Deepfakes detected via reverse modeling of the vocal tract are ‘comically’ non-human
Scientists have long been researching what sorts of sounds a dinosaur made or how a person’s voice may sound based on skulls or other elements and organs that produce speech. By reversing this process and applying it to deep fakes, scientists generate models of the vocal organs that the speaker in the deepfake audio must have. And they are not of a human, as reports The Conversation.
Research by Logan Blue, PhD student in Computer and Information Science and Engineering, and Patrick Traynor, professor in the same department at the University of Florida along with research colleagues, uses the speech mechanics to reconstruct everything from vocal folds to teeth from deep fake audio, easily discovering the tell.
Their technique measures the acoustic and fluid dynamic differences in voice samples from humans and those generated synthetically. The models, even as line drawings, clearly show the difference, with the synthetic voice revealing that it has not been made in the same way as a human voice, that it has not come from a human body.
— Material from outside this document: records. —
**src/clk_gate_defines.svh**
```systemverilog
`ifndef CLK_GATE_DEFINES_SVH
`define CLK_GATE_DEFINES_SVH
// ****************************************
// register offsets
// ****************************************
`define OFS_SYS_EN 8'h00
`define OFS_SYS_DIS 8'h04
`define OFS_SYS_ST 8'h08
`define OFS_PER_EN 8'h10
`define OFS_PER_DIS 8'h14
`define OFS_PER_ST 8'h18
`define OFS_OSC 8'h20
`define OFS_FREQ 8'h24
`define OFS_PLL 8'h28
`define OFS_MCK 8'h30
`define OFS_PCK0 8'h40
`define OFS_PCK1 8'h44
`define OFS_IRQ_EN 8'h60
`define OFS_IRQ_DIS 8'h64
`define OFS_STATUS 8'h68
`define OFS_IRQ_MASK 8'h6C
`define OFS_FSTART 8'h70
`define OFS_IRQ_CLR 8'h78
// ****************************************
// fields and reset values
// ****************************************
`define PROC_BIT 0
`define PROG_LO 8
`define PROG_HI 10
`define PROG_MASK 32'h0000_0700
`define PROC_MASK 32'h0000_0001
`define OSC_KEY_LO 16
`define OSC_KEY_HI 23
`define OSC_KEY 8'h37
`define OSC_SEL_BIT 24
`define OSC_EN_BIT 0
`define MCK_FIELD_MASK 32'h0000_001F
`define MCK_RDY_BIT 3
`define PLL_RST 32'h0000_3F00
`define MCK_RST 32'h0000_0001
`define SYS_ST_RST 32'h0000_0001
`define STATUS_MASK 32'h0000_0708
`define RDY_CYCLES 4'h8
`endif

```
**src/clk_gate_pkg.sv**
```systemverilog
package clk_gate_pkg;
  typedef enum logic [1:0] {
    MCK_READY = 2'b00,
    MCK_SWITCH = 2'b01
  } mck_state_t;
  typedef logic [31:0] word_t;
endpackage

```
**src/clock_gating_register_interface.sv**
```systemverilog
`timescale 1ns/1ps
`include "clk_gate_defines.svh"
module clock_gating_register_interface import clk_gate_pkg::*; #(
  parameter logic [31:0] PERIPH_IMPL = 32'hFFFF_FFFC
) (
  input wire logic pclk,
  input wire logic presetn,
  input wire logic psel,
  input wire logic penable,
  input wire logic pwrite,
  input wire logic [7:0] paddr,
  input wire logic [31:0] pwdata,
  output logic [31:0] prdata,
  output logic pready,
  output logic pslverr,
  output logic processor_clock_on,
  output logic [2:0] prog_clock_on,
  output logic [31:0] periph_clock_on,
  output logic fast_rc_enable,
  output logic main_source_select,
  output logic irq
);
  initial begin
    if (PERIPH_IMPL[1:0] != 2'b00)
      $error("peripheral ids 0 and 1 cannot be implemented");
  end
  // ****************************************
  // bus decode
  // ****************************************
  wire wr = psel && penable && pwrite;
  wire rd_setup = psel && !penable && !pwrite;
  wire w_sys_en = wr && paddr == `OFS_SYS_EN;
  wire w_sys_dis = wr && paddr == `OFS_SYS_DIS;
  wire w_per_en = wr && paddr == `OFS_PER_EN;
  wire w_per_dis = wr && paddr == `OFS_PER_DIS;
  wire w_osc = wr && paddr == `OFS_OSC &&
    pwdata[`OSC_KEY_HI:`OSC_KEY_LO] == `OSC_KEY;
  wire w_pll = wr && paddr == `OFS_PLL;
  wire w_mck = wr && paddr == `OFS_MCK;
  wire w_pck0 = wr && paddr == `OFS_PCK0;
  wire w_pck1 = wr && paddr == `OFS_PCK1;
  wire w_ien = wr && paddr == `OFS_IRQ_EN;
  wire w_idis = wr && paddr == `OFS_IRQ_DIS;
  wire w_iclr = wr && paddr == `OFS_IRQ_CLR;
  wire w_fst = wr && paddr == `OFS_FSTART;
  // ****************************************
  // state registers
  // ****************************************
  word_t sys_r, sys_nxt, per_r, per_nxt, osc_r, pll_r, mck_r, pck0_r, pck1_r;
  word_t imask_r, fst_r, sticky_r, sticky_nxt, status_w, rdata_nxt;
  mck_state_t mck_st_r, mck_st_nxt;
  logic [3:0] cnt_r, cnt_nxt;
  logic [2:0] prog_rdy_r;
  function automatic word_t set_clr(word_t cur, word_t s, word_t c,
                                    word_t m);
    set_clr = (cur | (s & m)) & ~(c & m);
  endfunction
  assign sys_nxt = set_clr(sys_r, w_sys_en ? pwdata : '0,
    w_sys_dis ? pwdata : '0, `PROG_MASK) &
    ~((w_sys_dis ? pwdata : '0) & `PROC_MASK);
  assign per_nxt = set_clr(per_r, w_per_en ? pwdata : '0,
    w_per_dis ? pwdata : '0, PERIPH_IMPL);
  wire mck_change = w_mck && ((pwdata ^ mck_r) & `MCK_FIELD_MASK) != '0;
  always_comb begin
    mck_st_nxt = mck_st_r;
    cnt_nxt = cnt_r;
    case (mck_st_r)
      MCK_READY: begin
        if (mck_change) begin
          mck_st_nxt = MCK_SWITCH;
          cnt_nxt = `RDY_CYCLES;
        end
      end
      MCK_SWITCH: begin
        if (mck_change)
          cnt_nxt = `RDY_CYCLES;
        else if (cnt_r == 4'h1)
          mck_st_nxt = MCK_READY;
        else
          cnt_nxt = cnt_r - 4'h1;
      end
      default: mck_st_nxt = MCK_READY;
    endcase
  end
  wire mck_rdy = mck_st_r == MCK_READY;
  assign status_w = {21'h0, prog_rdy_r, 4'h0, mck_rdy, 3'h0};
  // set wins over clear
  assign sticky_nxt = (sticky_r & ~(w_iclr ? pwdata : '0)) |
    ({21'h0, sys_r[`PROG_HI:`PROG_LO] & ~prog_rdy_r, 8'h0}) |
    ({28'h0, mck_st_r == MCK_SWITCH && mck_st_nxt == MCK_READY, 3'h0});
  always_comb begin
    rdata_nxt = '0;
    if (paddr == `OFS_SYS_ST) rdata_nxt = sys_r;
    else if (paddr == `OFS_PER_ST) rdata_nxt = per_r;
    else if (paddr == `OFS_OSC) rdata_nxt = osc_r;
    else if (paddr == `OFS_PLL) rdata_nxt = pll_r;
    else if (paddr == `OFS_MCK) rdata_nxt = mck_r;
    else if (paddr == `OFS_PCK0) rdata_nxt = pck0_r;
    else if (paddr == `OFS_PCK1) rdata_nxt = pck1_r;
    else if (paddr == `OFS_STATUS) rdata_nxt = status_w;
    else if (paddr == `OFS_IRQ_MASK) rdata_nxt = imask_r;
    else if (paddr == `OFS_FSTART) rdata_nxt = fst_r;
    else if (paddr == `OFS_IRQ_CLR) rdata_nxt = sticky_r;
  end
  always_ff @(posedge pclk or negedge presetn) begin
    if (!presetn) begin
      sys_r <= `SYS_ST_RST;
      per_r <= '0;
      osc_r <= 32'h0000_0001;
      pll_r <= `PLL_RST;
      mck_r <= `MCK_RST;
      pck0_r <= '0;
      pck1_r <= '0;
      imask_r <= '0;
      fst_r <= '0;
      sticky_r <= '0;
      mck_st_r <= MCK_READY;
      cnt_r <= 4'h0;
      prog_rdy_r <= 3'h0;
    end else begin
      sys_r <= sys_nxt;
      per_r <= per_nxt;
      if (w_osc)
        osc_r <= pwdata & 32'h0100_0001;
      if (w_pll) pll_r <= pwdata;
      if (w_mck) mck_r <= pwdata & `MCK_FIELD_MASK;
      if (w_pck0) pck0_r <= pwdata & `MCK_FIELD_MASK;
      if (w_pck1) pck1_r <= pwdata & `MCK_FIELD_MASK;
      if (w_fst) fst_r <= pwdata;
      imask_r <= (imask_r | (w_ien ? pwdata & `STATUS_MASK : '0)) &
        ~(w_idis ? pwdata : '0);
      sticky_r <= sticky_nxt & `STATUS_MASK;
      mck_st_r <= mck_st_nxt;
      cnt_r <= cnt_nxt;
      prog_rdy_r <= sys_r[`PROG_HI:`PROG_LO];
    end
  end
  // ****************************************
  // outputs
  // ****************************************
  always_ff @(posedge pclk or negedge presetn) begin
    if (!presetn) begin
      prdata <= '0;
      pready <= 1'b0;
      pslverr <= 1'b0;
      processor_clock_on <= 1'b1;
      prog_clock_on <= 3'h0;
      periph_clock_on <= '0;
      fast_rc_enable <= 1'b1;
      main_source_select <= 1'b0;
      irq <= 1'b0;
    end else begin
      if (rd_setup) prdata <= rdata_nxt;
      pready <= psel && !penable;
      pslverr <= 1'b0;
      processor_clock_on <= sys_nxt[`PROC_BIT];
      prog_clock_on <= sys_nxt[`PROG_HI:`PROG_LO];
      periph_clock_on <= per_nxt;
      fast_rc_enable <= osc_r[`OSC_EN_BIT];
      main_source_select <= osc_r[`OSC_SEL_BIT];
      irq <= (sticky_nxt & imask_r & `STATUS_MASK) != '0;
    end
  end
  // ****************************************
  // assertions
  // ****************************************
  AST_PROG_ON: assert property (@(posedge pclk) disable iff (!presetn)
    w_sys_en && pwdata[8] |=> sys_r[8])
    else $error("prog clock enable lost");
  AST_PROG_OFF: assert property (@(posedge pclk) disable iff (!presetn)
    w_sys_dis && pwdata[9] |=> !sys_r[9])
    else $error("prog clock disable lost");
  AST_IDLE: assert property (@(posedge pclk) disable iff (!presetn)
    w_sys_dis && pwdata[0] |=> !sys_r[0] ##1 !processor_clock_on)
    else $error("processor clock not stopped");
  AST_PROC_HOLD: assert property (@(posedge pclk) disable iff (!presetn)
    !(w_sys_dis && pwdata[0]) && !sys_r[0] |=> !sys_r[0])
    else $error("processor clock restarted");
  AST_PER_ON: assert property (@(posedge pclk) disable iff (!presetn)
    w_per_en && pwdata[5] && !w_per_dis |=> per_r[5] ##1 periph_clock_on[5])
    else $error("peripheral enable lost");
  AST_PER_OFF: assert property (@(posedge pclk) disable iff (!presetn)
    w_per_dis && pwdata[7] |=> !per_r[7])
    else $error("peripheral disable lost");
  AST_PER_LOW: assert property (@(posedge pclk) disable iff (!presetn)
    per_r[1:0] == 2'b00)
    else $error("unimplemented peripheral bit set");
  AST_KEY: assert property (@(posedge pclk) disable iff (!presetn)
    wr && paddr == `OFS_OSC && pwdata[23:16] != 8'h37 |=> $stable(osc_r))
    else $error("bad key write accepted");
  AST_MCK: assert property (@(posedge pclk) disable iff (!presetn)
    mck_change |=> !mck_rdy [*8] ##1 mck_rdy)
    else $error("master ready timing wrong");
  COV_IDLE: cover property (@(posedge pclk) w_sys_dis && pwdata[0]);
  COV_KEY: cover property (@(posedge pclk) w_osc);
  COV_IRQ: cover property (@(posedge pclk) irq);
  COV_MCK: cover property (@(posedge pclk) mck_change);
  COV_PER: cover property (@(posedge pclk) w_per_dis);
endmodule

```
**config.mk**
```make
export PLATFORM = sky130hd
export DESIGN_NAME = clock_gating_register_interface
export DESIGN_NICKNAME = d
export VERILOG_FILES = /design/src/clk_gate_pkg.sv /design/src/clock_gating_register_interface.sv
export VERILOG_INCLUDE_DIRS = /design/src
export SDC_FILE = /design/constraint.sdc
export NUM_CORES = 1
export LEC_CHECK = 0
export ABC_AREA = 1
export BUFFER_PORTS_ARGS = -buffer_cell sky130_fd_sc_hd__buf_2
export CORE_UTILIZATION = 45
export CTS_BUF_LIST = sky130_fd_sc_hd__clkbuf_16
export CTS_CLUSTER_DIAMETER = 60
export DETAILED_ROUTE_END_ITERATION = 12
export GPL_ROUTABILITY_DRIVEN = 0
export PLACE_DENSITY = 0.77
export SLEW_MARGIN = 20
export SYNTH_ARGS = -nofsm -noshare
export SYNTH_HDL_FRONTEND = slang
export SYNTH_SLANG_ARGS = --single-unit
export TNS_END_PERCENT = 20
```
**constraint.sdc**
```tcl
create_clock -name pclk -period 2.6 [get_ports pclk]
set_clock_uncertainty 0.1 [all_clocks]
set_input_delay 0.26 -clock pclk [delete_from_list [all_inputs] [get_ports pclk]]
set_output_delay 0.26 -clock pclk [all_outputs]
set_load 0.02 [all_outputs]
```
Word-level counts from Yosys, hierarchy flattened. Index checks and enable logic that the tools add are counted.

Equality and inequality tests: 21. Add/sub/neg operators: 1. Bitwise gates (word level): 19. Muxes and demuxes: 26. Reduce and logical (&&, ||, !) cells: 29.

Operator list (count): $mux 32 (13); $and 32x32->32 (4); $eq 8x7->1 const B (8); $not 32->32 (2); $or 32x11->32 (2); $reduce_bool 32->1 (2); $mux 11 (5); $eq 8x6->1 const B (4); $not 1->32 (1); $not 11->32 (1); $or 32x32->32 (1); $eq 8x5->1 const B (3); $and 11x11->11 (2); $logic_and 1x1->1 (20); $mux 4 (3); $not 11->11 (1); $or 11x11->11 (1); $or 11x4->11 (1); $eq 8x3->1 const B (1); $eq 8x4->1 const B (1); $logic_not 8->1 (1); $pmux 4 s2 (1); $mux 2 (3); $xor 5x5->5 (1); 12 further kinds (14).

Word-level logic and storage cells: 116. Bits of input ports: 45. Flip-flop bits (word level): 230.

Depth between registers and ports, before layout.
Depth in word-level cells: 12. Gate-level depth with buffers: 12.

Least setup slack after synthesis. Ideal clock, no wire load.

Path type: input to register. Start: in paddr[7]. End: reg pll_r[5]. Stages on the path: 7. Data required time: 2.370 ns. Data arrival time: 1.261 ns. Setup slack: 1.108 ns. Setup time: 0.130 ns. Path through: nor2_2 -> nand3_1 -> nor2_4 -> nand2_1 -> clkbuf_1 -> nand2_1 -> o21ai_0.

Word-level cells in the longest chain between the ends: 2.

RTL lines: start: declaration (RTL line clock_gating_register_interface.sv:11) `input wire logic [7:0] paddr,`; $eq 8x6->1 (no line); $logic_and 1x1->1 (no line); end signal: assignment (RTL line clock_gating_register_interface.sv:110) `` pll_r <= `PLL_RST; ``; end signal: assignment (RTL line clock_gating_register_interface.sv:125) `if (w_pll) pll_r <= pwdata;`; end: declaration (RTL line clock_gating_register_interface.sv:49) `word_t sys_r, sys_nxt, per_r, per_nxt, osc_r, pll_r, mck_r, pck0_r, pck1_r;`.

Every way passes these cells. A chain may end at the register's enable or synchronous reset.

Worst setup path after layout.
Start: in penable. End: reg fst_r[4].

Word-level cells in the longest chain between the ends: 3.

RTL lines: start: declaration (RTL line clock_gating_register_interface.sv:9) `input wire logic penable,`; $logic_and 1x1->1 (2 in series) (RTL line clock_gating_register_interface.sv:30) `wire wr = psel && penable && pwrite;`; $logic_and 1x1->1 (no line); end signal: assignment (RTL line clock_gating_register_interface.sv:129) `if (w_fst) fst_r <= pwdata;`; end: declaration (RTL line clock_gating_register_interface.sv:50) `word_t imask_r, fst_r, sticky_r, sticky_nxt, status_w, rdata_nxt;`.

Every way passes these cells.

==> flow_metrics.py <==
metrics = {
    "synth": {
        "synth-simple-area-share_pct": 20.0,
        "synth_top_family_by_area": "simple AND/OR/NAND/NOR gates",
        "ys_ff_latch": 196,
        "synth_edf_count": 0,
        "synth_adder_area_share_pct": 0.289,
        "synth_top_flop_cell": "dfrtp_1",
        "synth.distinct_cells": 35,
        "synth_xor_area_share_pct": 0.405,
        "syn_inst": 1022,
        "synth_compound_area_share_pct": 14.3,
        "async_flop_share_pct": 100,
        "synth_warnings": 0,
        "seq_area_frac_synth_pct": 56.8,
        "postSynthAreaPerCell_um2": 8.47,
        "muxShareOfSynthArea_pct": 0,
        "syn_area_um2": 8650,
    },
    "detailed_routing": {
        "drt-initial-drc-count": 630,
        "antenna_left": 0,
        "via_per_inst": 5.25,
        "wire_per_inst_um": 15.7,
        "firstDrtPassIters": 5,
        "num_vias": 7273,
        "drt-total-wl_um": 21800,
        "drc_errors": 0,
    },
    "timing": {
        "maxSlewViolCount": 0,
        "rsz0062_at_grt": "false",
        "timing.final.crit_period_ps": 2090,
        "min_period_over_period_pct": 80.2,
        "tightest_slew_ps": 702,
        "max_freq_ghz": 0.479,
        "hold_violations": 0,
        "maxSlewHeadroom_pct": 53.2,
        "setup_viol": 0,
        "finalSetupTns_ps": 0,
    },
    "grt": {
        "grt_pass1_vias": 6854,
        "antenna_found_initial": 0,
        "grtUsageTotal_pct": 23.2,
        "grt_pass1_wl_um": 35600,
        "overflow": 0,
        "grt_max_degree": 82,
    },
    "power_and_ir_drop": {
        "power_switching_mw": 1.37,
        "p_int_mw": 4.77,
        "power_density_nw_per_um2": 603,
        "pwr-share-comb_pct": 5.2,
        "swShare_pct": 22.3,
        "worst_ir_drop_vdd_v": 0.000525,
        "p_seq_share_pct": 50.9,
        "power_mw": 6.14,
        "pwr-share-clk_pct": 44.0,
        "total_leakage_power_nw": 5.62,
    },
    "run_status": {
        "status": "complete, no violations",
    },
    "floorplan": {
        "die_h_um": 141,
        "dieArea_um2": 19800,
        "start_util_pct": 46.1,
        "fp-row-count": 50,
        "coreArea_um2": 18800,
        "die_x_um": 141,
        "io_pins": 118,
    },
    "clock_network": {
        "cts_resized": 0,
        "cts_buffers": 17,
        "clk_path_buf_depth": 2,
        "ctsHtreeMaxLevel": 4,
        "cts_setup_buffers": 0,
        "cts.clk_slew.worst_paths_ps": 70,
        "clockRootBuffer": "clkbuf_16",
        "cts_hold_buf": 4,
        "cts_tree": "yes",
        "cts_num_sinks": 196,
        "clock_latency_ps": 440,
    },
    "layout": {
        "post-route-util_pct": 54.3,
        "layout_commonest_cell": "nand2_1",
        "fill_cells": 1726,
        "diodes": 0,
        "drive_above_1_share_pct": 17.4,
        "final_cell_mix": "261 x nand2_1, 186 x dfrtp_1, 145 x o21ai_0, 136 x inv_1, 113 x buf_2",
        "nets": 1186,
        "area_growth_pct": 17.8,
    },
    "critical_path": {
        "critPathCaptureType": "register",
        "reg2reg_to": "irq",
        "cp_max_fo": 64,
        "worstPathArrival_ps": 2280,
        "path_class": "in2reg",
        "rr_worst_depth": 8,
        "r2r_slack_ps": 1040,
        "crit_required_ps": 2790,
        "r2r-start": "mck_r[0]",
        "crit_path_start_kind": "input port",
    },
    "placement": {
        "hpwl_um": 14500,
        "port_buffers": 114,
    },
    "worst_hold_path": {
        "hold_path_depth": 3,
        "hold_start": "pwdata[7]",
        "hold_path.class": "in2reg",
        "whs_endpoint": "fst_r[7]",
    },
    "job": {
        "drv_cap": 0,
    },
}
-- cell usage after synthesis (4+ instances only) --
cell	instances	share of area (%)
dfrtp_1	186	54
a21oi_1	42	2.4
clkbuf_1	20	0.87
o22ai_1	33	2.4
o21ai_1	7	0.40
a22oi_1	4	0.35
nand2_1	263	11
inv_2	4	0.17
nor2_1	52	2.3
dfstp_2	10	3.0
nor2_2	7	0.51
inv_1	133	5.8
nand3_1	55	3.2
nor2_4	5	0.65
or2_2	6	0.43
nand4_1	6	0.43
buf_2	17	0.98
o21ai_0	145	8.4
-- cell type report --
cell class              instances  area, µm²  share of cell area (%)
multi-input cells             651       3050                    29.9
inverters                     137        514                    5.05
flip-flops and latches        196       4920                    48.3
clock buffers                  17        425                    4.17
repair buffers                136        817                    8.02
well taps                     234        293                    2.87
clock inverters                14        171                    1.68
-- cells by family (layout without fill, tap and decap cells) --
kind of cell,count (synthesis),in the layout
AOI/OAI and AO/OA,235,235
xor gates and xnor gates,4,4
adders and majority gates,2,2
buffers and inverters,178,304
DFF,196,196
other,1,4
and+or+nand+nor,406,406
-- worst max-delay path: stages --
cell	delay [ps]
dlygate4sd3_1	530
buf_2	140
nand3_1	210
inv_1	180
nand2_1	140
inv_2	80
nand2_2	50
buf_4	470
o21ai_0	180
-- state kept, by name, summed over array words and instances (netlist names), 4 cells and up --
name / flops
cnt_r: 4
prdata: 32
mck_r: 5
periph_clock_on: 30
pll_r: 32
imask_r: 32
pck0_r: 5
fst_r: 32
sticky_r: 4
pck1_r: 5
-- metrics by stage --
| step | area [µm²] | setup WS [ps] | hold slack (ps) | instances |
|---|---|---|---|---|
| after floorplan | 8660 | 1110 | -136 | 1025 |
| after global placement | 9550 | 637 | 264 | 1350 |
| after detailed placement | 9550 | 601 | 268 | 1350 |
| after CTS | 10200 | 538 | 35.8 | 1385 |
| after global routing | 10200 | 381 | 63.5 | 1385 |
| final | 10200 | 514 | 49.0 | 1385 |
-- power by group through the flow --
stage          Clock [mW]  Sequential, mW  Combinational, mW
5_1_grt              2.85            3.13              0.360
3_3_place_gp            0            3.18              0.312
3_5_place_dp            0            3.18              0.317
2_1_floorplan           0            3.19              0.132
4_1_cts              2.73            3.12              0.323
6_report             2.70            3.12              0.318
-- per-layer routing --
metal,global-route usage [%],vias to the layer above,share of wire [%]
met5,0,-,0
met4,6.29,0,1.6
met3,4.82,28,5.7
met2,35.8,248,45
met1,33.2,3485,47
li1,-,3512,-
-- worst max path at each step --
stage                        start          to  slack, ps  cells after the start
final                      penable    fst_r[4]        510                      9
after global routing       penable   fst_r[29]        380                     10
after global placement    paddr[7]  prdata[10]        640                     13
after floorplan           paddr[7]    pll_r[5]       1110                      7
after detailed placement  paddr[7]  prdata[10]        600                     13
after CTS                  penable    fst_r[6]        540                      9
Power figures use the tool's default switching activity.
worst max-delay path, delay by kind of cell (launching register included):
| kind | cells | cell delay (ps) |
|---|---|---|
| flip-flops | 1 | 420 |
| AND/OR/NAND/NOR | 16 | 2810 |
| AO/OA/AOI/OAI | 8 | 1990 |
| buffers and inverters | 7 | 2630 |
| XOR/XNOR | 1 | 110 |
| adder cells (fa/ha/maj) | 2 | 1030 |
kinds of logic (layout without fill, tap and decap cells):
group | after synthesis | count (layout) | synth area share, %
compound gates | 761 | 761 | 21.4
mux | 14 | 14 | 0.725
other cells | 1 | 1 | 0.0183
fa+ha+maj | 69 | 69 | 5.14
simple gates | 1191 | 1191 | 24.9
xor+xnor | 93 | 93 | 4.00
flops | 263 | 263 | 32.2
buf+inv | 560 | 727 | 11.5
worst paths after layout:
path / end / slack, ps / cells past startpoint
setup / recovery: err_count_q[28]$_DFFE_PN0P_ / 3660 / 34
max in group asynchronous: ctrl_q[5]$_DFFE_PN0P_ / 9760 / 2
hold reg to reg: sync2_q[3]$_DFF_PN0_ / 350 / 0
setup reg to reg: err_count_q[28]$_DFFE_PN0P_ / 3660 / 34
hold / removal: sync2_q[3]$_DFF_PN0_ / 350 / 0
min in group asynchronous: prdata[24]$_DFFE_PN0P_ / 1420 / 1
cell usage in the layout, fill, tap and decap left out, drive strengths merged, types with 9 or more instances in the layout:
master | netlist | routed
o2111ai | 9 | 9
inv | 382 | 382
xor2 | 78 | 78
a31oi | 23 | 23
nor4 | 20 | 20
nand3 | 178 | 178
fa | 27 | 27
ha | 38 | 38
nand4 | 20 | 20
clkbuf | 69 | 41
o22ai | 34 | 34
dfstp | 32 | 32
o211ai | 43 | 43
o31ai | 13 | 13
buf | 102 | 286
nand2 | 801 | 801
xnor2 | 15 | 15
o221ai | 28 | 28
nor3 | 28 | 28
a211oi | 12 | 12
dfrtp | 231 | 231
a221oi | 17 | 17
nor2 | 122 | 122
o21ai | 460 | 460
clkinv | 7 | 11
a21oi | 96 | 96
$ cat src/logic/pdiv_pkg.sv
// constants and carrier types for the peripheral decode and vector block
package pdiv_pkg;

    // bus widths
    localparam int ADR_W = 16;
    localparam int DAT_W = 8;
    localparam int OFF_W = 8;

    // i/o regions
    localparam logic [15:0] SHORT_IO_LAST = 16'h003F;
    localparam logic [15:0] EXT_IO_LAST = 16'h103F;

    // interrupt controller window holding this block's own registers
    localparam logic [15:0] IRQC_BASE = 16'h0110;
    localparam logic [15:0] IRQC_SIZE = 16'h0010;
    localparam logic [7:0] OFF_FLAG = 8'h00;
    localparam logic [7:0] OFF_ENABLE = 8'h01;
    localparam logic [7:0] OFF_CLEAR = 8'h02;
    localparam logic [7:0] OFF_GLOBAL = 8'h03;
    localparam int GIE_POS = 0;
    localparam logic [7:0] ENABLE_RST = 8'h00;
    localparam logic [7:0] GLOBAL_RST = 8'h00;

    // peripheral windows, index is the select bit
    localparam int NPER = 12;
    localparam int SEL_GPR = 0;
    localparam int SEL_CRC = 1;
    localparam int SEL_NVM = 2;
    localparam int SEL_TMR0 = 3;
    localparam int SEL_TMR1 = 4;
    localparam int SEL_TMR2 = 5;
    localparam int SEL_SER0 = 6;
    localparam int SEL_SER1 = 7;
    localparam int SEL_LOCK = 8;
    localparam int SEL_FUSE = 9;
    localparam int SEL_UROW = 10;
    localparam int SEL_SROW = 11;
    localparam logic [15:0] WIN_BASE [NPER] = '{
        16'h001C, 16'h0120, 16'h1000, 16'h0B00, 16'h0B10, 16'h0B20,
        16'h0800, 16'h0820, 16'h1040, 16'h1050, 16'h1080, 16'h1100};
    localparam logic [15:0] WIN_SIZE [NPER] = '{
        16'h0004, 16'h0010, 16'h0040, 16'h0010, 16'h0010, 16'h0010,
        16'h0020, 16'h0020, 16'h0010, 16'h0010, 16'h0020, 16'h0080};

    // vector numbers and program word addresses
    localparam int VEC_W = 2;
    localparam int VADR_W = 8;
    localparam logic [1:0] VEC_RESET = 2'h0;
    localparam logic [1:0] VEC_NMI = 2'h1;
    localparam logic [1:0] VEC_VLM = 2'h2;
    localparam logic [7:0] VADR_RESET = 8'h00;
    localparam logic [7:0] VADR_NMI = 8'h02;
    localparam logic [7:0] VADR_VLM = 8'h04;

    // access forwarded to the selected peripheral
    typedef struct packed {
        logic stb;
        logic we;
        logic [OFF_W-1:0] off;
        logic [DAT_W-1:0] wdata;
    } pdiv_per_req_t;

    // request held while the bus cycle is in flight
    typedef struct packed {
        logic [ADR_W-1:0] adr;
        logic we;
        logic [DAT_W-1:0] wdata;
    } pdiv_bus_req_t;

endpackage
Representation of the differences between real and fake vocal tracts. Credit: Logan Blue et al., CC BY-ND
“When extracting vocal tract estimations from deepfake audio, we found that the estimations were often comically incorrect,” write the researchers in The Conversation. “For instance, it was common for deepfake audio to result in vocal tracts with the same relative diameter and consistency as a drinking straw, in contrast to human vocal tracts, which are much wider and more variable in shape.”
Deep fakes often succeed via social engineering, rather than fooling biometric identity checks. Audio is easier to pull off than video, but may now also be easier to detect. Biometric precision verification could be another tool to detect attempts, Russia’s Sber bank is patenting a method for detecting the circulation of blood below a speaker’s skin.